Themes are memes, sometimes

“Themes come cheap,” I said one night in the seminar, rather flippantly. “They’re practically free.”

What I was suggesting was that themes are often obvious in a way style and overall form aren’t. They rise out at us unbidden. Before people watched The Hunt, they had been alerted to look for certain meanings. Mass media, critics, and the filmmakers had primed us to catch the big ideas the film was laying out.

That’s because films take meanings not only as effects but also materials. Films are made out of images and sounds, but they’re organized through form and style . . . and themes. If we look at it from the filmmaker’s standpoint, themes (like subject matter) can be treated as stuff to be worked on through technique. Like subject matter, they can float “obviously” on the surface, protruding a bit but still tugged by the flow of form and style.

In the Poetics Aristotle posited the category of “thought” as a component of tragedy. This term appears to mean something rather special. “Thought” isn’t what characters in drama think, or even what the playwright thinks. Rather, it’s what the characters say: their efforts to crystallize ideas and feelings in statements. The functions of thought in this sense “are demonstration, refutation, the arousal of emotions such as pity, fear, anger, and such like, and arguing for the importance or unimportance of things.”

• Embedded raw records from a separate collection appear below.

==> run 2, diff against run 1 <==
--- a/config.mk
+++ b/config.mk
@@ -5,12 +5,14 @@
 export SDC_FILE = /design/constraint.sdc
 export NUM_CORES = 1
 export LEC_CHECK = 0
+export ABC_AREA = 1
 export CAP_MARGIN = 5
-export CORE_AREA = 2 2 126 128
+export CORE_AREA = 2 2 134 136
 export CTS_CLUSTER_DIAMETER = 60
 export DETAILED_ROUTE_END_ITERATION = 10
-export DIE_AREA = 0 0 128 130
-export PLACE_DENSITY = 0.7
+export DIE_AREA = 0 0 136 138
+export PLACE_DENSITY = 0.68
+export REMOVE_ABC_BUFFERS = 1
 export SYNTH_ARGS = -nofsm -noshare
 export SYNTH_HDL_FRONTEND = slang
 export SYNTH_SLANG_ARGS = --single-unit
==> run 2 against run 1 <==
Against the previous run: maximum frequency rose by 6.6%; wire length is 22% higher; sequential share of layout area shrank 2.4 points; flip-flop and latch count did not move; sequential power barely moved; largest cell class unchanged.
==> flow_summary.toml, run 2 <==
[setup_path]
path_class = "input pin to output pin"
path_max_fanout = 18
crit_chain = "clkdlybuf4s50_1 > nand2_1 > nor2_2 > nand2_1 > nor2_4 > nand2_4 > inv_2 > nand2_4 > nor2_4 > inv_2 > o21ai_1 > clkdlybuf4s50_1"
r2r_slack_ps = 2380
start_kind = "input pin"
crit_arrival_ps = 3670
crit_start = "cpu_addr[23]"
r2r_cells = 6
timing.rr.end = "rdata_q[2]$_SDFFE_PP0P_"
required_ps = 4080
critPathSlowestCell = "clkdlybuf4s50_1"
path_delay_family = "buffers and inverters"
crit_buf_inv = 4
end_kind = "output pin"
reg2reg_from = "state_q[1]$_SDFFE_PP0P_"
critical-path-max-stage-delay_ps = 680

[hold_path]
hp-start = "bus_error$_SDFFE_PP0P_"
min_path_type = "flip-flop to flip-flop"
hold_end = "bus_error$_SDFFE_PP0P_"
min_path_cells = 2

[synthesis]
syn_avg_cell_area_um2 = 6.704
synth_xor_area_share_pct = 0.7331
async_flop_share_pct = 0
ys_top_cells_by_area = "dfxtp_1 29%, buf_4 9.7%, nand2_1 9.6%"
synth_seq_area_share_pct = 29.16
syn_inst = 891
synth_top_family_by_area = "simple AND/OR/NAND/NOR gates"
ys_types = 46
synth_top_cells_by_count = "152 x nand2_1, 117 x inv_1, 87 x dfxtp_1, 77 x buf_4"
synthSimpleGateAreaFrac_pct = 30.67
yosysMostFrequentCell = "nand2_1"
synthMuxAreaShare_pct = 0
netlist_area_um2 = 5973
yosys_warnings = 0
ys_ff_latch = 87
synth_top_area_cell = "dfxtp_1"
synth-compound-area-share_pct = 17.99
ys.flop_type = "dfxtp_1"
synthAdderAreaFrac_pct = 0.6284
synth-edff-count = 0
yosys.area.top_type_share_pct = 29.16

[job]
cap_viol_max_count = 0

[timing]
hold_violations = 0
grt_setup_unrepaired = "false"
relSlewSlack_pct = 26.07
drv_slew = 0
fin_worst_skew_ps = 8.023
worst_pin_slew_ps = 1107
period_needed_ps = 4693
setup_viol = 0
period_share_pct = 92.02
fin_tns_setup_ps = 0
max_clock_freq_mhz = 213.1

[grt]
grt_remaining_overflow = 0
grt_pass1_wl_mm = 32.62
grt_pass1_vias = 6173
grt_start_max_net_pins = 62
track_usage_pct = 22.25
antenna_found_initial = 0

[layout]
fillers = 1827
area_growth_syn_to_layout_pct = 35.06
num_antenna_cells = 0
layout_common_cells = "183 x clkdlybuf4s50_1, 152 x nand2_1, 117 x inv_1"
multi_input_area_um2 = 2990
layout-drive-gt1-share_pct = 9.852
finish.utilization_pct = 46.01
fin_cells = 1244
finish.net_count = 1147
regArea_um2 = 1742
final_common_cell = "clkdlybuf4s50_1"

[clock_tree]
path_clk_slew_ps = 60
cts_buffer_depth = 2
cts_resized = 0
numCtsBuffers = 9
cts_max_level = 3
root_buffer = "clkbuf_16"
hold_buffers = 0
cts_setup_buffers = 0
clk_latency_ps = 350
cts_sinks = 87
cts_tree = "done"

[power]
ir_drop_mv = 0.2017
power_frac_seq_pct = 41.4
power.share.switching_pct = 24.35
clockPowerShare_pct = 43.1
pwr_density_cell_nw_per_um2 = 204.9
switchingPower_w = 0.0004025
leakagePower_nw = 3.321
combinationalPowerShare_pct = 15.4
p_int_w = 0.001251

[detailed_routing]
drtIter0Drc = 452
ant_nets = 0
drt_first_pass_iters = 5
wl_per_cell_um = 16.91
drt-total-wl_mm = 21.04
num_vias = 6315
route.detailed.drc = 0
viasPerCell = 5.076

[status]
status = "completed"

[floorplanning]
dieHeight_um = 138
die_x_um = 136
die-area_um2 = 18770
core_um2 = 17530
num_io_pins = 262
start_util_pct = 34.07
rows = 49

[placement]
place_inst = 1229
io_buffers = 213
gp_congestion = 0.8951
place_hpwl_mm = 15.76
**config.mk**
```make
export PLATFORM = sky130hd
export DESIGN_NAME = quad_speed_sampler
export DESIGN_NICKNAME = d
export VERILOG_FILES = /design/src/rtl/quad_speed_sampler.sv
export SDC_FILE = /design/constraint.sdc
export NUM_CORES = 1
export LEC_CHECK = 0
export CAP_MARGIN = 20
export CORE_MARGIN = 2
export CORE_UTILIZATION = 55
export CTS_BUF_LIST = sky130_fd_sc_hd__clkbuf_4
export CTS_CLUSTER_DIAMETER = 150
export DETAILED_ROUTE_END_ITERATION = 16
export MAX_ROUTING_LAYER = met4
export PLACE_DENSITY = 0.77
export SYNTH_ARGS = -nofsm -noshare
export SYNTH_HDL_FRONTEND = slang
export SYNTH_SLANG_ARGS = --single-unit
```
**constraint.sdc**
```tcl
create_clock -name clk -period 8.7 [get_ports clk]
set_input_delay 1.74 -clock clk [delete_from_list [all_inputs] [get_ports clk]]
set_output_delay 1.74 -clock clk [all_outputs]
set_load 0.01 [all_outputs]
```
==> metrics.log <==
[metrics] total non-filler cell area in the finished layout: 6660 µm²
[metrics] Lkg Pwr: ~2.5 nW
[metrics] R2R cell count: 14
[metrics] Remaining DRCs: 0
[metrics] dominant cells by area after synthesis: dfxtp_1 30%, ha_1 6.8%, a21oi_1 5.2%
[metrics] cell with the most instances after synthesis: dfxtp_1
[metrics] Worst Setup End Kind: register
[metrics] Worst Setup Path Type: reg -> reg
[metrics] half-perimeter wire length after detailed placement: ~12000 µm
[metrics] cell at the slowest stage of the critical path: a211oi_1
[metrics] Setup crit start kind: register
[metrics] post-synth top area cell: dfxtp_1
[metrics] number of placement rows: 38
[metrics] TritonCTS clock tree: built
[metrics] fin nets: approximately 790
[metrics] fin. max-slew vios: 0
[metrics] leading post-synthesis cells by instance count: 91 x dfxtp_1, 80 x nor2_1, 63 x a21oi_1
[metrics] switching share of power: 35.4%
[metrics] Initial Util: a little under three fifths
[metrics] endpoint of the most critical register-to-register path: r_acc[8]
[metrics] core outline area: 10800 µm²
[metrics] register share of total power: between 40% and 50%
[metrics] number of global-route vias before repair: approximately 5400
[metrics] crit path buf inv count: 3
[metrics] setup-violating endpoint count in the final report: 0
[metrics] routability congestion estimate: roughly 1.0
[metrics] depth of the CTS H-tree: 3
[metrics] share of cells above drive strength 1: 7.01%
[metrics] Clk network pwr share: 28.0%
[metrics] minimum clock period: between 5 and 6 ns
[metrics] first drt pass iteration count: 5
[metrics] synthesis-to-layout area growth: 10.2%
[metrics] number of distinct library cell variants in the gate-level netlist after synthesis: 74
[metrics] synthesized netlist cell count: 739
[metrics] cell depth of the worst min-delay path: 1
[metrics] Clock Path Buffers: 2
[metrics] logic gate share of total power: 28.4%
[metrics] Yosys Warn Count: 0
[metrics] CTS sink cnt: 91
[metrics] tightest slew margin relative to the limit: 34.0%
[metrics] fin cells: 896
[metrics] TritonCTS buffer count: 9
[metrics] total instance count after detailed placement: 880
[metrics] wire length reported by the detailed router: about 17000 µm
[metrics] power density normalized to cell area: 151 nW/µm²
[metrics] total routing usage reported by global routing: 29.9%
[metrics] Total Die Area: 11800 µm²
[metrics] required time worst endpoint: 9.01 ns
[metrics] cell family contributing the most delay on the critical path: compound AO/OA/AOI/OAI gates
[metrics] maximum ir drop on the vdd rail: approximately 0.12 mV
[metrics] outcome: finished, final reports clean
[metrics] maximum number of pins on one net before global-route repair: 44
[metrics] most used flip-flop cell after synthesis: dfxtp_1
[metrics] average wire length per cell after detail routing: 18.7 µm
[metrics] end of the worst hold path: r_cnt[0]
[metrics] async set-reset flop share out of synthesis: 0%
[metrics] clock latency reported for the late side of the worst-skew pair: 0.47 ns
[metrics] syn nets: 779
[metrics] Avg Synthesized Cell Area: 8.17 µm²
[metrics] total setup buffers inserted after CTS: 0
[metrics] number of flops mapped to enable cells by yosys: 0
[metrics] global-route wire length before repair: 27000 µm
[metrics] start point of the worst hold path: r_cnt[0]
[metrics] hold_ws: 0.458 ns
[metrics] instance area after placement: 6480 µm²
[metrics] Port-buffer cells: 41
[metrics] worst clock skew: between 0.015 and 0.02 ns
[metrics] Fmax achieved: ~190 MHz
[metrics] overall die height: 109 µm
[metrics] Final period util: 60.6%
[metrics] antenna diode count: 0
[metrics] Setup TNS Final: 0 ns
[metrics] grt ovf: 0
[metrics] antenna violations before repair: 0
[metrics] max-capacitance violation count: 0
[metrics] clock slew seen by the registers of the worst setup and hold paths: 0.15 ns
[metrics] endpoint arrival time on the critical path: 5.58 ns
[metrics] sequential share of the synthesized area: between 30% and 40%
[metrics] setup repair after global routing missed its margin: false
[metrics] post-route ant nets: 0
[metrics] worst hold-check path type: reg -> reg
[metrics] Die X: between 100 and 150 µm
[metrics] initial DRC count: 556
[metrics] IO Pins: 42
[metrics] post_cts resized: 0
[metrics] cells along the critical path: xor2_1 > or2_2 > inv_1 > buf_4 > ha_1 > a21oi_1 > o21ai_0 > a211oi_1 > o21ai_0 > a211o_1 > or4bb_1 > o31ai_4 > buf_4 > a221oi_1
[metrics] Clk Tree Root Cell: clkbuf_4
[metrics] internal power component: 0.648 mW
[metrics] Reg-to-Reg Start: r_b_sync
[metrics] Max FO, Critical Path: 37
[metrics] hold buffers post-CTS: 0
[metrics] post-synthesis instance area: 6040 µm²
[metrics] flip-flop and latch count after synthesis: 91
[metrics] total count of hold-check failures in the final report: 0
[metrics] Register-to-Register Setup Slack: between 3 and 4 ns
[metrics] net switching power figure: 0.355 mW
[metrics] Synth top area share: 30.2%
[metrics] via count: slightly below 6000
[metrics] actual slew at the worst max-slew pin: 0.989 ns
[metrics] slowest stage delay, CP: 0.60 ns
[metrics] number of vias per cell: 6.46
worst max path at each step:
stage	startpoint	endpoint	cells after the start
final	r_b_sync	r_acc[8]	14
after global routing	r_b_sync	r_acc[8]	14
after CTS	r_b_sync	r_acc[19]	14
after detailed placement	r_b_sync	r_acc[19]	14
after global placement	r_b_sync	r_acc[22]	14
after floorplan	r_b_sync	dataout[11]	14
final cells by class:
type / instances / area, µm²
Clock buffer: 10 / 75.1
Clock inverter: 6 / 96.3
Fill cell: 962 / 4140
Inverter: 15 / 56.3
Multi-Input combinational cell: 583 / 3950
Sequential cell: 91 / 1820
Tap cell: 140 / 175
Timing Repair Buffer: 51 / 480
File: src/rtl/fetch_stage_skid_buffer.sv
// One-entry holding register for a fetched entry that decode could not take.
//   clock, nReset : pipeline clock, async active-low reset
//   load          : capture data_in and mark full (wins over unload)
//   unload        : entry has been moved out, mark empty
//   flush         : drop the entry (wins over everything)
//   data_in/out   : entry in / held entry
//   full          : data_out holds a live entry
module fetch_skid_buffer
   import fetch_stage_pkg::*;
(
   input  logic     clock,
   input  logic     nReset,
   input  logic     load,
   input  logic     unload,
   input  logic     flush,
   input  IdSignals data_in,
   output IdSignals data_out,
   output logic     full
);

   always_ff @(posedge clock or negedge nReset) begin
      if (!nReset) begin
         full     <= 1'b0;
         data_out <= '0;
      end else if (flush) begin
         full     <= 1'b0;
      end else if (load) begin
         full     <= 1'b1;
         data_out <= data_in;
      end else if (unload) begin
         full     <= 1'b0;
      end
   end

endmodule

File: src/rtl/fetch_stage.sv
// Instruction fetch stage: owns the PC, issues one outstanding request at a
// time, buffers one entry under decode back-pressure and squashes in-flight
// fetches on redirects from execute.
//   clock, nReset          : pipeline clock, async active-low reset
//   imemReq/imemAddr       : request to instruction memory, held until imemAck
//   imemAck/Data/Error     : one-cycle response strobe with data / bus fault
//   redirectValid/Target   : redirect pulse and new PC from execute
//   idStall                : decode cannot accept this cycle
//   idValid/idSignals      : entry presented to decode
//
// state     | meaning
// ----------+--------------------------------------------------------------
// ST_START  | first cycle after reset, launches the fetch at RESET_VECTOR
// ST_RUN    | streaming sequential fetches
// ST_HALTED | after a fetch fault or misaligned target, waits for a redirect
module fetch_stage
   import fetch_stage_pkg::*;
#(
   parameter logic [31:0] RESET_VECTOR = 32'h0000_0000
) (
   input  logic        clock,
   input  logic        nReset,
   output logic        imemReq,
   output logic [31:0] imemAddr,
   input  logic        imemAck,
   input  logic [31:0] imemData,
   input  logic        imemError,
   input  logic        redirectValid,
   input  logic [31:0] redirectTarget,
   input  logic        idStall,
   output logic        idValid,
   output IdSignals    idSignals
);

   fetch_state_e state, state_n;

   logic        discard, discard_n;
   logic        pending_valid, pending_valid_n;
   logic [31:0] pending_target, pending_target_n;
   logic        req_n;
   logic [31:0] addr_n;
   logic        valid_n;
   IdSignals    out_n;

   logic        skid_load, skid_unload, skid_flush, skid_full, skid_full_n;
   IdSignals    skid_data;

   logic        ack_taken, waiting, entry_valid;
   IdSignals    entry;

   // Acks with no request out (e.g. stragglers after reset) are ignored.
   assign ack_taken = imemReq && imemAck;
   // A request still on the bus must keep its address until acked.
   assign waiting   = imemReq && !imemAck;

   fetch_skid_buffer u_skid (
      .clock    (clock),
      .nReset   (nReset),
      .load     (skid_load),
      .unload   (skid_unload),
      .flush    (skid_flush),
      .data_in  (entry),
      .data_out (skid_data),
      .full     (skid_full)
   );

   always_ff @(posedge clock or negedge nReset) begin
      if (!nReset) state <= ST_START;
      else         state <= state_n;
   end

   always_comb begin
      state_n          = state;
      req_n            = imemReq;
      addr_n           = imemAddr;
      valid_n          = idValid;
      out_n            = idSignals;
      discard_n        = discard;
      pending_valid_n  = pending_valid;
      pending_target_n = pending_target;
      skid_load        = 1'b0;
      skid_unload      = 1'b0;
      skid_flush       = 1'b0;
      skid_full_n      = skid_full;
      entry_valid      = 1'b0;
      entry            = make_entry(imemAddr, imemData, EXCEPT_NONE);

      if (redirectValid) begin
         valid_n    = 1'b0;
         skid_flush = 1'b1;
         discard_n  = waiting;
         if (redirectTarget[1:0] != 2'b00) begin
            valid_n         = 1'b1;
            out_n           = make_entry(redirectTarget, '0, EXCEPT_MISALIGNED_FETCH);
            pending_valid_n = 1'b0;
            state_n         = ST_HALTED;
            if (!waiting) req_n = 1'b0;
         end else begin
            state_n = ST_RUN;
            if (waiting) begin
               pending_valid_n  = 1'b1;
               pending_target_n = redirectTarget;
            end else begin
               req_n           = 1'b1;
               addr_n          = redirectTarget;
               pending_valid_n = 1'b0;
            end
         end
      end else begin
         if (ack_taken && discard) begin
            discard_n       = 1'b0;
            pending_valid_n = 1'b0;
            req_n           = pending_valid;
            if (pending_valid) addr_n = pending_target;
         end else if (ack_taken) begin
            entry_valid = 1'b1;
            if (imemError) begin
               entry   = make_entry(imemAddr, '0, EXCEPT_FETCH_FAULT);
               state_n = ST_HALTED;
               req_n   = 1'b0;
            end else begin
               addr_n = imemAddr + 32'(WORD_BYTES);
            end
         end

         // A full skid always drains first so order is preserved; a new
         // entry arriving in the same cycle takes its place.
         if (skid_full) begin
            if (!idStall) begin
               valid_n = 1'b1;
               out_n   = skid_data;
               if (entry_valid) begin
                  skid_load = 1'b1;
               end else begin
                  skid_unload = 1'b1;
                  skid_full_n = 1'b0;
               end
            end
         end else if (entry_valid) begin
            if (!idValid || !idStall) begin
               valid_n = 1'b1;
               out_n   = entry;
            end else begin
               skid_load   = 1'b1;
               skid_full_n = 1'b1;
            end
         end else if (!idStall) begin
            valid_n = 1'b0;
         end

         case (state)
            ST_START: begin
               state_n = ST_RUN;
               req_n   = 1'b1;
               addr_n  = RESET_VECTOR;
            end
            ST_RUN: begin
               // Keep fetching only while there is somewhere to put the result.
               if (state_n == ST_RUN && !discard && !waiting) req_n = !skid_full_n;
            end
            default: ;
         endcase
      end
   end

   always_ff @(posedge clock or negedge nReset) begin
      if (!nReset) begin
         imemReq        <= 1'b0;
         imemAddr       <= RESET_VECTOR;
         idValid        <= 1'b0;
         idSignals      <= '0;
         discard        <= 1'b0;
         pending_valid  <= 1'b0;
         pending_target <= '0;
      end else begin
         imemReq        <= req_n;
         imemAddr       <= addr_n;
         idValid        <= valid_n;
         idSignals      <= out_n;
         discard        <= discard_n;
         pending_valid  <= pending_valid_n;
         pending_target <= pending_target_n;
      end
   end

endmodule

The plot, Aristotle says, must create its effects through events and their patterning, “but these must appear without explicit statement, whereas in the spoken language it is the speaker and his words which produce the effect.” Thought in Ari’s sense spells out what action leaves tacit.

The Hunt does both. Ideas, images, and stereotypes circulating in US society have been taken by the filmmakers as already-fairly-processed material to be reworked into images and sounds and story. The explicit and implicit meanings critics build out from the film are the result of form and style shaping all this stuff into a perceptible, comprehensible experience. At moments, though, the oligarchs and the Deplorables state their sociopolitical views pretty frankly, as in the text message above. As Ari puts it, “they argue for the importance and unimportance of things.” Thought-as-theme is a prime cue for interpretation.

Themes can become not only material but also pattern. Certain genres of narrative are heavily “thematized” in that their organization is based on explicit or implicit meanings. Allegory is a classic instance. The Pilgrim’s Progress has a thematic armature, crystallized in the journey of Pilgrim to the Heavenly City. Ditto Animal Farm, which is usually taken as an allegory of the Russian Revolution. (Interestingly, The Hunt cites Animal Farm.) I expect that right now some grad students are writing papers about The Hunt as an allegory of working-class resistance.

Other heavily thematic genres are parables, fables, and the like. Crystal’s childhood story of the rabbit and the turtle becomes a parable of social injustice.

There are lots of ways that themes provide formal architecture. Some early films, like One Is Business, the Other Crime (1912), depend on thematic contrast. Here the fate of a poor man forced into thievery is juxtaposed with the law’s ignoral of a rich man’s transgressions. (Class resentment didn’t start with The Hunt.) Griffith’s Intolerance (1916) tries for a four-way thematic comparison/contrast of prejudice through the ages.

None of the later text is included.